PROBLEM REQUIREMENTS:
From the listing below, retype exactly the line holding "-> nor4bb_2 ->", the line holding "p_int_mw: 3.63", and the lines between them; skip everything else.

START THE DATA

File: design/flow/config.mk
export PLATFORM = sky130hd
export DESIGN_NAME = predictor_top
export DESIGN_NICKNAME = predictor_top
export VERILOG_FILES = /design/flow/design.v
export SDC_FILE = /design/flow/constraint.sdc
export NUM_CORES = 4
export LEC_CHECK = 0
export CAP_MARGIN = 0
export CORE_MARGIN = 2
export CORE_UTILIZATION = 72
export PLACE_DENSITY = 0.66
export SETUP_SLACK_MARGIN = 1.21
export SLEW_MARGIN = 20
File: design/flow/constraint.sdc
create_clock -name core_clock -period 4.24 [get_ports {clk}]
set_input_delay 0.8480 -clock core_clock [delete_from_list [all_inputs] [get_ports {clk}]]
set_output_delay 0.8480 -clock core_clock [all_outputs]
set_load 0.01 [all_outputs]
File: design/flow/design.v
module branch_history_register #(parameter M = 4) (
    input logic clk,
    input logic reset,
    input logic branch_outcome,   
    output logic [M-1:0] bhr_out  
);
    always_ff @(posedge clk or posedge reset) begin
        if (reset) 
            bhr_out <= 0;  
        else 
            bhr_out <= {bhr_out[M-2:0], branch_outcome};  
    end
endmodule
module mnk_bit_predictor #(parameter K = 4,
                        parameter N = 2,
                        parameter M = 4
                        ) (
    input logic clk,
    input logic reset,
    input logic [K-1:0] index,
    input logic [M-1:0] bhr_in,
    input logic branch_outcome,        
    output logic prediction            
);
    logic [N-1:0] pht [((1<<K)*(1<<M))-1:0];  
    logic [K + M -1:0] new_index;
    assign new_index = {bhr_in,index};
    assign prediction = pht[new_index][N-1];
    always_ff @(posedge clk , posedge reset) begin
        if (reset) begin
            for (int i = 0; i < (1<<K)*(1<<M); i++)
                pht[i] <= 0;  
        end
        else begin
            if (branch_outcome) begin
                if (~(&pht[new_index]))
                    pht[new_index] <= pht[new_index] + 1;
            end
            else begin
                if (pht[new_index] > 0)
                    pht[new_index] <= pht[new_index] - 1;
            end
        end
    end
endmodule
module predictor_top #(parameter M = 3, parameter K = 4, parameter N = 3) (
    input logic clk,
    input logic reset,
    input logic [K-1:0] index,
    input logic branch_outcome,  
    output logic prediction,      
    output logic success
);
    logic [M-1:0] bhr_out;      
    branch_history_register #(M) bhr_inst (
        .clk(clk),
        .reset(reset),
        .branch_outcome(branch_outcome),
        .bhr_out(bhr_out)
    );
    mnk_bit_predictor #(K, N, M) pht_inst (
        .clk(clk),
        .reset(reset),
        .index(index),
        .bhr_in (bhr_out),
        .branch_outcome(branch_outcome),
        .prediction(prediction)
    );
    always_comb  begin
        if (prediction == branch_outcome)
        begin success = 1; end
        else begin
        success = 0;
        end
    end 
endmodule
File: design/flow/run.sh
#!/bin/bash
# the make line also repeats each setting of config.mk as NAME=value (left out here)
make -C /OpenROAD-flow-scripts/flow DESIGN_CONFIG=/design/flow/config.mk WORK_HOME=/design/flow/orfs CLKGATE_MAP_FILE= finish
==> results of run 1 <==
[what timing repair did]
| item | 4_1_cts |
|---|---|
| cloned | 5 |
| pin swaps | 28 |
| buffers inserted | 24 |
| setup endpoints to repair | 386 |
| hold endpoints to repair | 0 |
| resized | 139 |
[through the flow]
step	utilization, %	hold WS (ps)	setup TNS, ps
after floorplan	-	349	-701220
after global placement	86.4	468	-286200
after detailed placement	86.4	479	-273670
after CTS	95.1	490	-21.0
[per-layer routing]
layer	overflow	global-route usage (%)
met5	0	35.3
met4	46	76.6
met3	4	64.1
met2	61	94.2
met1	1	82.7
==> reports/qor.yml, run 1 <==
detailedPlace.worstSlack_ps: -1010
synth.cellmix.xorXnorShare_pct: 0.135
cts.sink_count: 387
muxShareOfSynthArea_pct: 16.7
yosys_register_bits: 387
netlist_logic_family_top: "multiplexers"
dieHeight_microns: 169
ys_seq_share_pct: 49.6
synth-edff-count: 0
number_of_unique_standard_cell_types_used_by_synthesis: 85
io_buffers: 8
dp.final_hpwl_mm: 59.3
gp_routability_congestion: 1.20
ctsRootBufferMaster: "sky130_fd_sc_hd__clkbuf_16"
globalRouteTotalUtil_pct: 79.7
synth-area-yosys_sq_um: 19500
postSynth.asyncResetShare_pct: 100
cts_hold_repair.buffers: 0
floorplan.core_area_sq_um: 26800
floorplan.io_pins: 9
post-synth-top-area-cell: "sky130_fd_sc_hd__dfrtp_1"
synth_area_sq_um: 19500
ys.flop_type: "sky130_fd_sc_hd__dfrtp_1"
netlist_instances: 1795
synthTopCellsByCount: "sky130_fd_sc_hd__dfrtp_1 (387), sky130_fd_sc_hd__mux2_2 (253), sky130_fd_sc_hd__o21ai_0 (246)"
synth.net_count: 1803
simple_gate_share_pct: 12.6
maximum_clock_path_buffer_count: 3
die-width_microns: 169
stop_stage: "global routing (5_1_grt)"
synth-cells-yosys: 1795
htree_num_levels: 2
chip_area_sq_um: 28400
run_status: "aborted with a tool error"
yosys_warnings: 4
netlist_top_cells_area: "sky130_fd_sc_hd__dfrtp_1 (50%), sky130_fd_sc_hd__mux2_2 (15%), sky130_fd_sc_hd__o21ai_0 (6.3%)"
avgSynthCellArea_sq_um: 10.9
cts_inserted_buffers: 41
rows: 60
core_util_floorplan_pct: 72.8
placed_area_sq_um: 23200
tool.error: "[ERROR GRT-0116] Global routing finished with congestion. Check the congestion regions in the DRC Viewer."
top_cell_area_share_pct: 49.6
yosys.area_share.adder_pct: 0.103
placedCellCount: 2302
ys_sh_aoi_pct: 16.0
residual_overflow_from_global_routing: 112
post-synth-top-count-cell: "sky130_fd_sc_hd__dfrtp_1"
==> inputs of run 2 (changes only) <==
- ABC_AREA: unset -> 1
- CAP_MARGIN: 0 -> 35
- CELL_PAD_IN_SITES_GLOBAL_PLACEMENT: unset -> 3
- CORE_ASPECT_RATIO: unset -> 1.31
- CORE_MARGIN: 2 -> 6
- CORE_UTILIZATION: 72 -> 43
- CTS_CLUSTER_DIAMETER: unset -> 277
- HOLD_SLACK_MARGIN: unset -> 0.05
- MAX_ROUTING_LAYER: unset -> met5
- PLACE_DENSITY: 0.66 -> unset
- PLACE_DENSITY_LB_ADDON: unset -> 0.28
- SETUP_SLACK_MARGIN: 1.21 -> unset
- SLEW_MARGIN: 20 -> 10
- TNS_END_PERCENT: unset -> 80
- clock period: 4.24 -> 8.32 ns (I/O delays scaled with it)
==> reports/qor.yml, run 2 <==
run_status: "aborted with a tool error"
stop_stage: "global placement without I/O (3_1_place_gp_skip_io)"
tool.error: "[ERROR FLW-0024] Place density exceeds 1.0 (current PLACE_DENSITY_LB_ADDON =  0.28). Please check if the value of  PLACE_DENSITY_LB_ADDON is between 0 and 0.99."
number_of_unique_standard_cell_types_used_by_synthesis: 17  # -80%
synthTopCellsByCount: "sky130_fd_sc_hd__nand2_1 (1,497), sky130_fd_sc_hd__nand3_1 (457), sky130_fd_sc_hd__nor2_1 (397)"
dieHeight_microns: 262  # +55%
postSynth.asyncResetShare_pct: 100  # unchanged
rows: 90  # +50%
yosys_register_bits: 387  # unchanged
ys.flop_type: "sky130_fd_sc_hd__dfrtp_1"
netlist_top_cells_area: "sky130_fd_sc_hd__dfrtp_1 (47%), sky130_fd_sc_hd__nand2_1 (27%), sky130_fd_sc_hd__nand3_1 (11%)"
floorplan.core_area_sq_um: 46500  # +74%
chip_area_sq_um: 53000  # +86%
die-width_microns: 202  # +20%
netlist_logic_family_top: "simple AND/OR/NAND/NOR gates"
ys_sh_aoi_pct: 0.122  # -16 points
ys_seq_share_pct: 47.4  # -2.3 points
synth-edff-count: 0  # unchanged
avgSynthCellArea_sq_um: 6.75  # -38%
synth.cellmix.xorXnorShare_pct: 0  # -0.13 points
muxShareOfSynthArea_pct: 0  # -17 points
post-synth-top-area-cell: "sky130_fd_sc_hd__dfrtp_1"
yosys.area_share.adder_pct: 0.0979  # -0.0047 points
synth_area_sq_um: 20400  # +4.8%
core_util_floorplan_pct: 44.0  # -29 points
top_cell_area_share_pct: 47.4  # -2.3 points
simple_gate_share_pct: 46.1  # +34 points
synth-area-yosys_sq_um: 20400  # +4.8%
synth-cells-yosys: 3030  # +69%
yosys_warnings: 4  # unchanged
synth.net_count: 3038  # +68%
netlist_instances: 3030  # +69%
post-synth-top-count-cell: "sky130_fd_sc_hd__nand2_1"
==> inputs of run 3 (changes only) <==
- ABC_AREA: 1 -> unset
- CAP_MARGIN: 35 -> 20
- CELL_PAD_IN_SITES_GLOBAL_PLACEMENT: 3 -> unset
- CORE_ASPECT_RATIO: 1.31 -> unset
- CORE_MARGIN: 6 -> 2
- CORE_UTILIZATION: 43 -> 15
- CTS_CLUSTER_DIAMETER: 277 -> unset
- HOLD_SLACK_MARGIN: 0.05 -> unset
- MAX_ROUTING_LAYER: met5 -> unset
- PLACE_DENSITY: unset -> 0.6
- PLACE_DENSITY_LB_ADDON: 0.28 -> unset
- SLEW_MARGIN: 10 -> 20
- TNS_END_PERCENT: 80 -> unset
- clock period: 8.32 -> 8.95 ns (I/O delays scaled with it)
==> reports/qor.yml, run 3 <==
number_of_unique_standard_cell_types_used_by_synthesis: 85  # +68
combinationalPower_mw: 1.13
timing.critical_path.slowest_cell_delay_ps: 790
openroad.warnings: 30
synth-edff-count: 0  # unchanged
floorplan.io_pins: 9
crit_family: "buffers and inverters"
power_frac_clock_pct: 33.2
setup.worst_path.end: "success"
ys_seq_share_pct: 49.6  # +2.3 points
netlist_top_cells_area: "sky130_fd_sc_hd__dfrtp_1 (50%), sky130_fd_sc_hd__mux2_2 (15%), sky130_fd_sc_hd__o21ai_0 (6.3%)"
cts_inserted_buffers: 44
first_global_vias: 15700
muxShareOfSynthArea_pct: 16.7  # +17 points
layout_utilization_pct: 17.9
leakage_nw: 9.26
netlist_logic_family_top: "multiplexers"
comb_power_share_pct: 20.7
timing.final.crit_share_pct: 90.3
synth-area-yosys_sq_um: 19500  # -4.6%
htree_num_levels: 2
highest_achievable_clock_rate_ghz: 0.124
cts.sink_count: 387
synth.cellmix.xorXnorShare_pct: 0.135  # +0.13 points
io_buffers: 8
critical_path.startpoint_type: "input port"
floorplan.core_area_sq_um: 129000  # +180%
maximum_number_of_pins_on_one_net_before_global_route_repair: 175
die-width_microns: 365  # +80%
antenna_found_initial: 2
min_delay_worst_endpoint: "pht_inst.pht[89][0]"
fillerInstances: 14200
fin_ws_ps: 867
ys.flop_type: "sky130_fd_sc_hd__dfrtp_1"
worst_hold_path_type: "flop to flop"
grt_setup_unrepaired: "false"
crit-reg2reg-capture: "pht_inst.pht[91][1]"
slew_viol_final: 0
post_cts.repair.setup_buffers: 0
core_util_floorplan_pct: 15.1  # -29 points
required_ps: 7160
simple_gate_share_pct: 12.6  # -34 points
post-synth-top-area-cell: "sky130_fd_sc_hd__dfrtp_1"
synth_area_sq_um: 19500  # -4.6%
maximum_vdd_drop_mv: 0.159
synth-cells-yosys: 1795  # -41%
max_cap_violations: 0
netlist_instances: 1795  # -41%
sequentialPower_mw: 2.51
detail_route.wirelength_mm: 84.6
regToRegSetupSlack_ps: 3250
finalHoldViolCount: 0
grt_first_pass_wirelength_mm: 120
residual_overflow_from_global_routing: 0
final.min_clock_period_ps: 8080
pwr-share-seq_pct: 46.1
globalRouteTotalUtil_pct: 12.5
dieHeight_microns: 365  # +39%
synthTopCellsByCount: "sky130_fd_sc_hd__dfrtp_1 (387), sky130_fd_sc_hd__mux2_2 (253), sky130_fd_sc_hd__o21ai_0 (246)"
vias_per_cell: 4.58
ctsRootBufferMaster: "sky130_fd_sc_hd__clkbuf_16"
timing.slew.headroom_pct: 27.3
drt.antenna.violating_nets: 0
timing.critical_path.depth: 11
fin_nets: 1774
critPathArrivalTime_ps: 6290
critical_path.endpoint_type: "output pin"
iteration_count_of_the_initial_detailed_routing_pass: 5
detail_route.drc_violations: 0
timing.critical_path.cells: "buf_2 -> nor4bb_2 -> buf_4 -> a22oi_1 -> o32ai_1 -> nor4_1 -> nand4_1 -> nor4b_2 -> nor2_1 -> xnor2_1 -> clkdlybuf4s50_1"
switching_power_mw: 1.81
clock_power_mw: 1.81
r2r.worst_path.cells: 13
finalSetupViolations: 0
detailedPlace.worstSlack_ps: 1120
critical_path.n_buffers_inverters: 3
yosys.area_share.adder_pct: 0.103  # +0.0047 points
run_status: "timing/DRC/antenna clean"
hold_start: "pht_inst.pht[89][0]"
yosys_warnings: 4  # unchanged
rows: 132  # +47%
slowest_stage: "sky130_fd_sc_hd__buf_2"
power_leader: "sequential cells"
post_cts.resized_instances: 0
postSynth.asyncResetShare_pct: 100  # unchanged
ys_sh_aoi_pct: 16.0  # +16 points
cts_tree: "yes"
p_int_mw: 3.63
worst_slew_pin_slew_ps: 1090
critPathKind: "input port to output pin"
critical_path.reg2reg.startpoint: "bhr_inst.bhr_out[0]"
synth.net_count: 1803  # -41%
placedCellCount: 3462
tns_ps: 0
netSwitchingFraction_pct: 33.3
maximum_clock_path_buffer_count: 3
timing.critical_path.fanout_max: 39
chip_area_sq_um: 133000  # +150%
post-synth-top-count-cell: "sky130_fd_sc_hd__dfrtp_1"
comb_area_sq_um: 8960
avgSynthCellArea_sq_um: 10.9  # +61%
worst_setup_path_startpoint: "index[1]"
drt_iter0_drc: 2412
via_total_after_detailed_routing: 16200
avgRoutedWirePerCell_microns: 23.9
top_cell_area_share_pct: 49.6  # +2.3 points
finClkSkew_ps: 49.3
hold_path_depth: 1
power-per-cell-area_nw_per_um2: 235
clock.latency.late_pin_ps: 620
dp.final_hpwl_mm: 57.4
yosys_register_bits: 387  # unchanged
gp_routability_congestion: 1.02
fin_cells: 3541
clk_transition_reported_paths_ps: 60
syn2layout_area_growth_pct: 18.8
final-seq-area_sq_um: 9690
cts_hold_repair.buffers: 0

END THE DATA

OUTPUT FOR THIS EXERCISE:
timing.critical_path.cells: "buf_2 -> nor4bb_2 -> buf_4 -> a22oi_1 -> o32ai_1 -> nor4_1 -> nand4_1 -> nor4b_2 -> nor2_1 -> xnor2_1 -> clkdlybuf4s50_1"
switching_power_mw: 1.81
clock_power_mw: 1.81
r2r.worst_path.cells: 13
finalSetupViolations: 0
detailedPlace.worstSlack_ps: 1120
critical_path.n_buffers_inverters: 3
yosys.area_share.adder_pct: 0.103  # +0.0047 points
run_status: "timing/DRC/antenna clean"
hold_start: "pht_inst.pht[89][0]"
yosys_warnings: 4  # unchanged
rows: 132  # +47%
slowest_stage: "sky130_fd_sc_hd__buf_2"
power_leader: "sequential cells"
post_cts.resized_instances: 0
postSynth.asyncResetShare_pct: 100  # unchanged
ys_sh_aoi_pct: 16.0  # +16 points
cts_tree: "yes"
p_int_mw: 3.63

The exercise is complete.